Work item
Go through the data below and return each line where the string "enum" occurs.

####################

[config.mk]
export PLATFORM = sky130hd
export DESIGN_NAME = music_player
export DESIGN_NICKNAME = d
export VERILOG_FILES = /design/src/rtl/music_player.sv
export SDC_FILE = /design/constraint.sdc
export NUM_CORES = 1
export LEC_CHECK = 0
export CELL_PAD_IN_SITES_DETAIL_PLACEMENT = 0
export CELL_PAD_IN_SITES_GLOBAL_PLACEMENT = 2
export CORE_ASPECT_RATIO = 2
export CORE_MARGIN = 1
export CORE_UTILIZATION = 35
export CTS_CLUSTER_DIAMETER = 150
export DETAILED_ROUTE_END_ITERATION = 10
export PLACE_DENSITY_LB_ADDON = 0.1
export REMOVE_ABC_BUFFERS = 1
export SLEW_MARGIN = 5
export SYNTH_ARGS = -nofsm -noshare
export SYNTH_HDL_FRONTEND = slang
export SYNTH_SLANG_ARGS = --single-unit
[constraint.sdc]
create_clock -name clk -period 5.2 [get_ports clk]
set_input_delay 0.52 -clock clk [delete_from_list [all_inputs] [get_ports clk]]
set_output_delay 0.52 -clock clk [all_outputs]
set_load 0.1 [all_outputs]
File: src/rtl/sd_cmd_engine.sv
// SD command-line engine: 48-bit command out with CRC7, optional 48-bit response in.
// Define SD_CMD_RESP_CRC_EN to check the CRC7 of received responses.
module sd_cmd_engine #(
  parameter logic [7:0] DEFAULT_DIV  = 8'd124,
  parameter int         RESP_TIMEOUT = 64,
  parameter int         NCC_CLOCKS   = 8
) (
  input  logic        i_clock,
  input  logic        i_reset,
  input  logic        i_request,
  input  logic        i_rw,
  input  logic [1:0]  i_address,
  input  logic [31:0] i_wdata,
  output logic [31:0] o_rdata,
  output logic        o_ready,
  output logic        SD_CLK,
  output logic        SD_CMD_out,
  output logic        SD_CMD_oe,
  input  logic        SD_CMD_in
);

  typedef enum logic [2:0] {
    S_IDLE, S_INIT, S_SEND, S_WAIT, S_RECV, S_NCC
  } state_t;

  localparam logic [6:0] INIT_LAST = 7'd80;
  localparam logic [6:0] NCC_LAST  = 7'(NCC_CLOCKS);
  localparam logic [6:0] TO_LAST   = 7'(RESP_TIMEOUT - 1);

  function automatic logic [6:0] crc7(input logic [39:0] d);
    logic [6:0] c;
    logic       fb;
    c = '0;
    for (int i = 39; i >= 0; i--) begin
      fb = d[i] ^ c[6];
      c  = {c[5:0], 1'b0} ^ (fb ? 7'h09 : 7'h00);
    end
    return c;
  endfunction

  state_t      state_q, state_d;
  logic [7:0]  div_cnt_q, div_cnt_d;
  logic        sdclk_q, sdclk_d;
  logic        cmd_out_q, cmd_out_d;
  logic        cmd_oe_q, cmd_oe_d;
  logic [6:0]  bit_cnt_q, bit_cnt_d;
  logic [47:0] shreg_q, shreg_d;
  logic [31:0] arg_q, arg_d;
  logic [7:0]  div_q, div_d;
  logic [31:0] resp_q, resp_d;
  logic [5:0]  resp_idx_q, resp_idx_d;
  logic        done_q, done_d;
  logic        timeout_q, timeout_d;
  logic        crc_err_q, crc_err_d;
  logic        resp_en_q, resp_en_d;
  logic [31:0] rdata_q, rdata_d;
  logic        ready_q, ready_d;

  logic        busy, tick, rise, fall, wr_idle, resp_bad;
  logic [39:0] hdr;
  logic [47:0] frame, rx;
  logic [31:0] status, rd_mux;
  logic        unused_shreg;

  assign busy    = (state_q != S_IDLE);
  assign tick    = busy && (div_cnt_q == div_q);
  assign rise    = tick && !sdclk_q;
  assign fall    = tick && sdclk_q;
  assign wr_idle = i_request && i_rw && !busy;
  assign hdr     = {2'b01, i_wdata[5:0], arg_q};
  assign frame   = {hdr, crc7(hdr), 1'b1};
  assign rx      = {shreg_q[46:0], SD_CMD_in};
  assign unused_shreg = shreg_q[47];

`ifdef SD_CMD_RESP_CRC_EN
  assign resp_bad = ~rx[0] | (crc7(rx[47:8]) != rx[7:1]);
`else
  logic unused_rx;
  assign unused_rx = ^{rx[47:46], rx[7:1]};
  assign resp_bad  = ~rx[0];
`endif

  assign status = {10'b0, resp_idx_q, 12'b0,
                   crc_err_q, timeout_q, done_q, busy};

  always_comb begin
    rd_mux = '0;
    unique case (i_address)
      2'd0: rd_mux = arg_q;
      2'd1: rd_mux = status;
      2'd2: rd_mux = resp_q;
      2'd3: rd_mux = {24'b0, div_q};
      default: rd_mux = '0;
    endcase
  end

  always_comb begin
    state_d    = state_q;
    div_cnt_d  = div_cnt_q;
    sdclk_d    = sdclk_q;
    cmd_out_d  = cmd_out_q;
    cmd_oe_d   = cmd_oe_q;
    bit_cnt_d  = bit_cnt_q;
    shreg_d    = shreg_q;
    arg_d      = arg_q;
    div_d      = div_q;
    resp_d     = resp_q;
    resp_idx_d = resp_idx_q;
    done_d     = done_q;
    timeout_d  = timeout_q;
    crc_err_d  = crc_err_q;
    resp_en_d  = resp_en_q;
    ready_d    = i_request;
    rdata_d    = rdata_q;

    if (i_request && !i_rw) rdata_d = rd_mux;

    if (busy) begin
      if (tick) begin
        div_cnt_d = '0;
        sdclk_d   = ~sdclk_q;
      end else begin
        div_cnt_d = div_cnt_q + 8'd1;
      end
    end

    unique case (state_q)
      S_IDLE: begin
        if (wr_idle) begin
          unique case (i_address)
            2'd0: arg_d = i_wdata;
            2'd1: begin
              done_d    = 1'b0;
              timeout_d = 1'b0;
              crc_err_d = 1'b0;
              bit_cnt_d = '0;
              cmd_oe_d  = 1'b1;
              if (i_wdata[8]) begin
                state_d   = S_INIT;
                cmd_out_d = 1'b1;
              end else begin
                state_d   = S_SEND;
                resp_en_d = i_wdata[6];
                shreg_d   = frame;
                cmd_out_d = frame[47];
              end
            end
            2'd3: div_d = i_wdata[7:0];
            default: ;
          endcase
        end
      end
      S_INIT: begin
        if (rise) bit_cnt_d = bit_cnt_q + 7'd1;
        if (fall && bit_cnt_q == INIT_LAST) begin
          state_d   = S_IDLE;
          done_d    = 1'b1;
          div_cnt_d = '0;
        end
      end
      S_SEND: begin
        if (fall) begin
          if (bit_cnt_q == 7'd47) begin
            bit_cnt_d = '0;
            cmd_out_d = 1'b1;
            if (resp_en_q) begin
              state_d  = S_WAIT;
              cmd_oe_d = 1'b0;
            end else begin
              state_d  = S_NCC;
            end
          end else begin
            bit_cnt_d = bit_cnt_q + 7'd1;
            shreg_d   = {shreg_q[46:0], 1'b0};
            cmd_out_d = shreg_q[46];
          end
        end
      end
      S_WAIT: begin
        if (rise) begin
          if (!SD_CMD_in) begin
            state_d   = S_RECV;
            shreg_d   = '0;
            bit_cnt_d = 7'd1;
          end else if (bit_cnt_q == TO_LAST) begin
            state_d   = S_NCC;
            timeout_d = 1'b1;
            bit_cnt_d = '0;
          end else begin
            bit_cnt_d = bit_cnt_q + 7'd1;
          end
        end
      end
      S_RECV: begin
        if (rise) begin
          shreg_d = rx;
          if (bit_cnt_q == 7'd47) begin
            state_d    = S_NCC;
            bit_cnt_d  = '0;
            resp_idx_d = rx[45:40];
            resp_d     = rx[39:8];
            crc_err_d  = resp_bad;
          end else begin
            bit_cnt_d = bit_cnt_q + 7'd1;
          end
        end
      end
      S_NCC: begin
        // card may still drive its last bit until the falling edge
        if (fall) begin
          cmd_oe_d  = 1'b1;
          cmd_out_d = 1'b1;
        end
        if (rise) bit_cnt_d = bit_cnt_q + 7'd1;
        if (fall && bit_cnt_q == NCC_LAST) begin
          state_d   = S_IDLE;
          done_d    = 1'b1;
          div_cnt_d = '0;
        end
      end
      default: state_d = S_IDLE;
    endcase

    if (state_d == S_IDLE) sdclk_d = 1'b0;
  end

  always_ff @(posedge i_clock) begin
    if (!i_reset) begin
      state_q    <= S_IDLE;
      div_cnt_q  <= '0;
      sdclk_q    <= 1'b0;
      cmd_out_q  <= 1'b1;
      cmd_oe_q   <= 1'b0;
      bit_cnt_q  <= '0;
      shreg_q    <= '0;
      arg_q      <= '0;
      div_q      <= DEFAULT_DIV;
      resp_q     <= '0;
      resp_idx_q <= '0;
      done_q     <= 1'b0;
      timeout_q  <= 1'b0;
      crc_err_q  <= 1'b0;
      resp_en_q  <= 1'b0;
      rdata_q    <= '0;
      ready_q    <= 1'b0;
    end else begin
      state_q    <= state_d;
      div_cnt_q  <= div_cnt_d;
      sdclk_q    <= sdclk_d;
      cmd_out_q  <= cmd_out_d;
      cmd_oe_q   <= cmd_oe_d;
      bit_cnt_q  <= bit_cnt_d;
      shreg_q    <= shreg_d;
      arg_q      <= arg_d;
      div_q      <= div_d;
      resp_q     <= resp_d;
      resp_idx_q <= resp_idx_d;
      done_q     <= done_d;
      timeout_q  <= timeout_d;
      crc_err_q  <= crc_err_d;
      resp_en_q  <= resp_en_d;
      rdata_q    <= rdata_d;
      ready_q    <= ready_d;
    end
  end

  assign o_rdata    = rdata_q;
  assign o_ready    = ready_q;
  assign SD_CLK     = sdclk_q;
  assign SD_CMD_out = cmd_out_q;
  assign SD_CMD_oe  = cmd_oe_q;

endmodule
## src/rtl/aes_pkg.sv

```systemverilog
// Shared definitions for the AES-CTR job sequencer: FSM encodings, datapath
// widths and the counter-block builder.
package aes_pkg;

    localparam int unsigned AES_BLK_W = 128;
    localparam int unsigned KEY_W     = 128;
    localparam int unsigned NONCE_W   = 96;
    localparam int unsigned CTR_W     = 32;

    localparam logic [CTR_W-1:0] CTR_MAX = 32'hFFFF_FFFF;

    typedef enum logic [2:0] {
        ST_IDLE  = 3'd0,
        ST_ISSUE = 3'd1,
        ST_WAIT  = 3'd2,
        ST_OUT   = 3'd3,
        ST_ERROR = 3'd4
    } seq_state_t;

    // CTR-mode counter block: nonce in the upper 96 bits, counter below.
    function automatic logic [AES_BLK_W-1:0] make_ctr_block(
        input logic [NONCE_W-1:0] nonce,
        input logic [CTR_W-1:0]   ctr
    );
        return {nonce, ctr};
    endfunction

endpackage

```

## src/rtl/aes_ctr_sequencer.sv

```systemverilog
// AES-128 CTR-mode job sequencer. Accepts plaintext blocks on a valid/ready
// stream, issues one counter block at a time to the encryptor and returns
// plaintext ^ keystream on a valid/ready output stream. Engine faults and
// counter exhaustion park the block in a sticky error state until reloaded.
//
// Ports:
//   clk, rst                     clock, synchronous active-high reset
//   cfg_load/key/nonce/ctr       configuration load (idle only, clears error)
//   in_valid/ready/data/last     plaintext input stream
//   eng_start/key/block          job issue to the encryptor
//   eng_busy/done/ct/fault       encryptor status and result
//   out_valid/ready/data/last    result output stream
//   out_fault                    block was corrupted by an engine fault
//   configured, error            status
module aes_ctr_sequencer
    import aes_pkg::*;
(
    input  logic                 clk,
    input  logic                 rst,
    input  logic                 cfg_load,
    input  logic [KEY_W-1:0]     cfg_key,
    input  logic [NONCE_W-1:0]   cfg_nonce,
    input  logic [CTR_W-1:0]     cfg_ctr,
    input  logic                 in_valid,
    output logic                 in_ready,
    input  logic [AES_BLK_W-1:0] in_data,
    input  logic                 in_last,
    output logic                 eng_start,
    output logic [KEY_W-1:0]     eng_key,
    output logic [AES_BLK_W-1:0] eng_block,
    input  logic                 eng_busy,
    input  logic                 eng_done,
    input  logic [AES_BLK_W-1:0] eng_ct,
    input  logic                 eng_fault,
    output logic                 out_valid,
    input  logic                 out_ready,
    output logic [AES_BLK_W-1:0] out_data,
    output logic                 out_last,
    output logic                 out_fault,
    output logic                 configured,
    output logic                 error
);

    seq_state_t           state;
    logic [AES_BLK_W-1:0] data_q;
    logic                 last_q;

    // eng_block doubles as the nonce/counter storage; the counter is its low word.
    always_ff @(posedge clk) begin
        if (rst) begin
            state      <= ST_IDLE;
            data_q     <= '0;
            last_q     <= 1'b0;
            in_ready   <= 1'b0;
            eng_start  <= 1'b0;
            eng_key    <= '0;
            eng_block  <= '0;
            out_valid  <= 1'b0;
            out_data   <= '0;
            out_last   <= 1'b0;
            out_fault  <= 1'b0;
            configured <= 1'b0;
            error      <= 1'b0;
        end else begin
            eng_start <= 1'b0;
            case (state)
                ST_IDLE: begin
                    if (in_valid && in_ready) begin
                        data_q   <= in_data;
                        last_q   <= in_last;
                        in_ready <= 1'b0;
                        state    <= ST_ISSUE;
                    end else if (cfg_load && !in_valid) begin
                        eng_key    <= cfg_key;
                        eng_block  <= make_ctr_block(cfg_nonce, cfg_ctr);
                        configured <= 1'b1;
                        error      <= 1'b0;
                        in_ready   <= 1'b1;
                    end
                end
                ST_ISSUE: begin
                    if (!eng_busy) begin
                        eng_start <= 1'b1;
                        state     <= ST_WAIT;
                    end
                end
                ST_WAIT: begin
                    if (eng_done) begin
                        out_valid <= 1'b1;
                        out_last  <= last_q;
                        if (eng_fault) begin
                            out_data  <= '0;
                            out_fault <= 1'b1;
                            error     <= 1'b1;
                        end else begin
                            out_data  <= data_q ^ eng_ct;
                            out_fault <= 1'b0;
                        end
                        state <= ST_OUT;
                    end
                end
                ST_OUT: begin
                    if (out_ready) begin
                        out_valid <= 1'b0;
                        if (out_fault) begin
                            state <= ST_ERROR;
                        end else if (eng_block[CTR_W-1:0] == CTR_MAX) begin
                            // Counter never wraps: stop rather than reuse a block.
                            error <= 1'b1;
                            state <= ST_ERROR;
                        end else begin
                            eng_block[CTR_W-1:0] <= eng_block[CTR_W-1:0] + CTR_W'(1);
                            in_ready             <= 1'b1;
                            state                <= ST_IDLE;
                        end
                    end
                end
                ST_ERROR: begin
                    if (cfg_load) begin
                        eng_key    <= cfg_key;
                        eng_block  <= make_ctr_block(cfg_nonce, cfg_ctr);
                        configured <= 1'b1;
                        error      <= 1'b0;
                        in_ready   <= 1'b1;
                        state      <= ST_IDLE;
                    end
                end
                default: begin
                    state    <= ST_IDLE;
                    in_ready <= 1'b0;
                end
            endcase
        end
    end

endmodule

```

####################

Written reply
  typedef enum logic [2:0] {
    typedef enum logic [2:0] {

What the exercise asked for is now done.